Next, laboratories where chemicals are used must be under negative pressure in relation to the adjacent non-laboratory rooms, offices, and corridors.2 In the event of a spill or release the contaminates will be kept in the lab and exhausted rather than spread into surrounding areas. You generally want the air to flow from low hazard areas to high hazard areas. Proper pressurization is maintained by balancing the ventilation system. A good rule of thumb is to provide make up air equal to 90% of exhaust volume.1
One final recommendation is to make sure cabinets and equipment do not block or interfere with supply or exhaust vents. Too often we inspect labs to find things stored on top of cabinets or in front of vents, completely disrupting the air flow.
Fume Hood Design Principles
Basic principles of aerodynamics are used to promote a smooth flow of air into the hood. This is termed laminar flow, and the sides and the sill (bottom edge) of the hood are shaped like a foil to allow the airstream into the hood with a minimum of turbulence. In addition, the sill is also raised slightly off the bottom or floor of the hood to create flow across this surface.

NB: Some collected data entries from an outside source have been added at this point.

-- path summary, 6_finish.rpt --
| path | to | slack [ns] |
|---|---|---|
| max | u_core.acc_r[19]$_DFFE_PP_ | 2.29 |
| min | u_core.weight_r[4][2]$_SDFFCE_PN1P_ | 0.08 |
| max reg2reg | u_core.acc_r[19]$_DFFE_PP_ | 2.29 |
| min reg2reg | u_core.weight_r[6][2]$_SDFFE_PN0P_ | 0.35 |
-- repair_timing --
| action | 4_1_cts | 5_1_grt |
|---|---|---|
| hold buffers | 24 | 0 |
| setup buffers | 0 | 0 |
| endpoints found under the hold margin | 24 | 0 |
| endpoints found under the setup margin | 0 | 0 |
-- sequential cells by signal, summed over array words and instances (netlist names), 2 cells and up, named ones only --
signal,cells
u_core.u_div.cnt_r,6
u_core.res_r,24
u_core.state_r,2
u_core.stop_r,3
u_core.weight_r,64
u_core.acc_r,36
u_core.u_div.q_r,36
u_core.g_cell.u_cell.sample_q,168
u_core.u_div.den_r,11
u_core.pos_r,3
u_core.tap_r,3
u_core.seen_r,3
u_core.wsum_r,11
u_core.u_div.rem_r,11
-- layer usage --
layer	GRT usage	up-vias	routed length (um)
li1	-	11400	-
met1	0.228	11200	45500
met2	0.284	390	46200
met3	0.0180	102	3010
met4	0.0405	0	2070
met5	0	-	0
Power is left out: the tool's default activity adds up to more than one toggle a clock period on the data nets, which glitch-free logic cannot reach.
===== src/design/ensemble_sort_missing_last.sv =====
// One input word is taken per cycle while a group fills the chain of cells.
// After the word with tlast, the block enters its drain state and results are registered
// out one per cycle while m_tready stays high; the chain drains through cell zero.
// Input is stalled from the tlast word until the last result has left the chain.
// Reset (aresetn low, synchronous) empties every cell, clears the overflow flag and
// the output valid.
module ensemble_sort_missing_last
    import esml_pkg::*;
(
    input  logic        aclk,
    input  logic        aresetn,
    input  logic        s_tvalid,
    output logic        s_tready,
    input  logic [31:0] s_tdata,  // [31:0] member_value
    input  logic [0:0]  s_tuser,  // [0] member_valid
    input  logic        s_tlast,  // group_last
    output logic        m_tvalid,
    input  logic        m_tready,
    output logic [31:0] m_tdata,  // [31:0] sorted_value
    output logic [1:0]  m_tuser,  // [0] sorted_valid, [1] overflow
    output logic        m_tlast   // run_last
);

    typedef enum logic {ST_FILL, ST_DRAIN} state_t;

    state_t             state_reg;
    logic               ovf_reg;
    logic               m_valid_reg;
    logic [VALUE_W-1:0] m_value_reg;
    logic               m_svalid_reg;
    logic               m_last_reg;
    logic               m_ovf_reg;

    entry_t     cell_ent   [MAX_MEMBERS];
    logic       cell_cond  [MAX_MEMBERS];
    entry_t     left_ent   [MAX_MEMBERS];
    logic       left_cond  [MAX_MEMBERS];
    entry_t     right_ent  [MAX_MEMBERS];
    entry_t     new_ent;
    cell_ctrl_t ctrl;

    logic s_accept;
    logic full;
    logic load_out;

    assign s_tready = (state_reg == ST_FILL);
    assign s_accept = s_tvalid && s_tready;
    assign full     = cell_ent[MAX_MEMBERS-1].occ;
    assign load_out = (state_reg == ST_DRAIN) && cell_ent[0].occ
                      && (!m_valid_reg || m_tready);

    assign new_ent.occ   = 1'b1;
    assign new_ent.valid = s_tuser[0];
    assign new_ent.value = s_tuser[0] ? s_tdata : '0;

    assign ctrl.insert    = s_accept && !full;
    assign ctrl.shift_out = load_out;

    always_comb begin
        for (int i = 0; i < MAX_MEMBERS; i++) begin
            if (i == 0) begin
                left_ent[i]  = new_ent;
                left_cond[i] = 1'b0;
            end else begin
                left_ent[i]  = cell_ent[i-1];
                left_cond[i] = cell_cond[i-1];
            end
            if (i == MAX_MEMBERS - 1) begin
                right_ent[i] = '0;
            end else begin
                right_ent[i] = cell_ent[i+1];
            end
        end
    end

    for (genvar g = 0; g < MAX_MEMBERS; g++) begin : g_cell
        esml_cell u_cell (
            .aclk      (aclk),
            .aresetn   (aresetn),
            .ctrl      (ctrl),
            .new_ent   (new_ent),
            .left_ent  (left_ent[g]),
            .left_cond (left_cond[g]),
            .right_ent (right_ent[g]),
            .cur_ent   (cell_ent[g]),
            .cond      (cell_cond[g])
        );
    end

    always_ff @(posedge aclk) begin
        if (!aresetn) begin
            state_reg   <= ST_FILL;
            ovf_reg     <= 1'b0;
            m_valid_reg <= 1'b0;
        end else begin
            case (state_reg)
                ST_FILL: begin
                    if (s_accept) begin
                        if (full) begin
                            ovf_reg <= 1'b1;
                        end
                        if (s_tlast) begin
                            state_reg <= ST_DRAIN;
                        end
                    end
                end
                ST_DRAIN: begin
                    if (!cell_ent[0].occ) begin
                        state_reg <= ST_FILL;
                        ovf_reg   <= 1'b0;
                    end
                end
                default: begin
                    state_reg <= ST_FILL;
                end
            endcase
            if (load_out) begin
                m_valid_reg  <= 1'b1;
                m_value_reg  <= cell_ent[0].value;
                m_svalid_reg <= cell_ent[0].valid;
                m_last_reg   <= !cell_ent[1].occ;
                m_ovf_reg    <= ovf_reg;
            end else if (m_tready) begin
                m_valid_reg <= 1'b0;
            end
        end
    end

    assign m_tvalid = m_valid_reg;
    assign m_tdata  = m_value_reg;
    assign m_tuser  = {m_ovf_reg, m_svalid_reg};
    assign m_tlast  = m_last_reg;

endmodule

Since undisturbed entry is key for hood performance, placement of the hood in the laboratory should receive attention. Do not locate fume hoods near doors, busy walkways, or room air supply and exhaust vents. Try to keep room air currents to less than 20% of the hood face velocity by separating the hood from supply and exhaust locations to the extent practical.1 Air turbulence, especially near the hood entry can affect its ability to contain and exhaust contaminates.

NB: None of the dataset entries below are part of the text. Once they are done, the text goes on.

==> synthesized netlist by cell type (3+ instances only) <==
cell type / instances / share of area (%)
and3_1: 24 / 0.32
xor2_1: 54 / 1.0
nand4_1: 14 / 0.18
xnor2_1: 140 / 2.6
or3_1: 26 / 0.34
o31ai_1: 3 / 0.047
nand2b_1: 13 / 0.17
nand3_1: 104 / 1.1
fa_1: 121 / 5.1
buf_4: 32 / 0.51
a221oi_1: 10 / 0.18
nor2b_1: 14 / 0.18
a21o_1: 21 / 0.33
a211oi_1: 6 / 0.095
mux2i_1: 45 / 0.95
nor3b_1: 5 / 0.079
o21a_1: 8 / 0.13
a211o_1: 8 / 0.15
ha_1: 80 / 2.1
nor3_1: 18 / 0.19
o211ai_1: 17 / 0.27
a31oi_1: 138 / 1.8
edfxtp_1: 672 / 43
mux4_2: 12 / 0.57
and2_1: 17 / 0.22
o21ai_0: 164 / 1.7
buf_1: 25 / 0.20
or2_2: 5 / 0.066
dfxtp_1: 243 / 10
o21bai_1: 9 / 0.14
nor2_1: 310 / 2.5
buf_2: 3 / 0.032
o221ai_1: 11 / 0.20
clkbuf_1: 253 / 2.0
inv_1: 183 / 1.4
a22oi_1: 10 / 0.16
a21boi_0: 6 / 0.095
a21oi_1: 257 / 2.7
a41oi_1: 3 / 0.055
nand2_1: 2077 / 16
==> src/hw/rtl/vtx_pkg.sv <==
// Shared widths, constants and pipeline types for the vertex transform unit.
`default_nettype none
package vtx_pkg;

  localparam int COEF_FRAC_BITS = 12;
  localparam int NUM_LANES      = 4;
  localparam int COEF_W         = 16;
  localparam int VEC_W          = 32;
  localparam int ROW_W          = NUM_LANES * COEF_W;
  localparam int PROD_W         = COEF_W + VEC_W;
  localparam int ACC_W          = PROD_W + 2;

  localparam int CFG_IDX_W      = 3;
  localparam logic [CFG_IDX_W-1:0] CFG_NUM_REGS = CFG_IDX_W'(NUM_LANES);

  localparam logic [VEC_W-1:0] SAT_MAX = {1'b0, {(VEC_W-1){1'b1}}};
  localparam logic [VEC_W-1:0] SAT_MIN = {1'b1, {(VEC_W-1){1'b0}}};

  // Data moved from one cell to the next: running row sums and the vector
  // components not yet consumed (the next one to use sits in vec[0]).
  typedef struct packed {
    logic [NUM_LANES-1:0][ACC_W-1:0] acc;
    logic [NUM_LANES-1:0][VEC_W-1:0] vec;
  } vtx_stage_t;

  typedef struct packed {
    logic [NUM_LANES-1:0][VEC_W-1:0] res;
  } vtx_result_t;

endpackage
`default_nettype wire

==> src/hw/rtl/vtx_sat_stage.sv <==
// Output stage: fraction shift, 32-bit saturation and result register.
`default_nettype none
module vtx_sat_stage (
  input  wire logic                 clk,
  input  wire logic                 rst,
  input  wire logic                 in_valid,
  output logic                      in_ready,
  input  wire vtx_pkg::vtx_stage_t  in_data,
  output logic                      out_valid,
  input  wire logic                 out_ready,
  output vtx_pkg::vtx_result_t      out_data
);

  localparam int HI_W = vtx_pkg::ACC_W - vtx_pkg::VEC_W + 1;

  logic [vtx_pkg::NUM_LANES-1:0][vtx_pkg::ACC_W-1:0] shifted;
  logic [vtx_pkg::NUM_LANES-1:0][HI_W-1:0]           hi;
  vtx_pkg::vtx_result_t                               res_next;

  always_comb begin
    for (int r = 0; r < vtx_pkg::NUM_LANES; r++) begin
      shifted[r] = $signed(in_data.acc[r]) >>> vtx_pkg::COEF_FRAC_BITS;
      hi[r]      = shifted[r][vtx_pkg::ACC_W-1:vtx_pkg::VEC_W-1];
      // fits when the sign bit of the 32-bit result and all bits above it agree
      if ((&hi[r]) || !(|hi[r])) begin
        res_next.res[r] = shifted[r][vtx_pkg::VEC_W-1:0];
      end else if (shifted[r][vtx_pkg::ACC_W-1]) begin
        res_next.res[r] = vtx_pkg::SAT_MIN;
      end else begin
        res_next.res[r] = vtx_pkg::SAT_MAX;
      end
    end
  end

  assign in_ready = !out_valid || out_ready;

  always_ff @(posedge clk) begin
    if (rst) begin
      out_valid <= 1'b0;
    end else if (in_ready) begin
      out_valid <= in_valid;
    end
  end

  always_ff @(posedge clk) begin
    if (in_valid && in_ready) begin
      out_data <= res_next;
    end
  end

endmodule
`default_nettype wire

The next most important design parameter for good hood performance is face velocity, or the speed that air flow enters the hood. Air velocity needs to be just right. If it is too slow contaminates will not be contained or exhausted out. Too fast and turbulence and eddies can lead to slipstreaming and dumping contaminates into the laboratory. Face velocity is a function of the total exhausted volume and the area of the opening. The basic equation from physics is that velocity is equal to the volume divided by the area. So if the area increases, for example by opening the hood sash, the velocity drops. Conversely, if the area is reduced by closing the sash the face velocity increases for constant volume hoods. In addition, since the velocity is directly related to the exhaust volume, if the volume is reduced the velocity does likewise. Keep in mind however that different hood designs use this principle differently so bypass hoods, auxiliary air hoods, and VAV (variable air volume) hoods operate slightly differently. Full descriptions of these new hood types are beyond the scope of this column but may appear in future articles.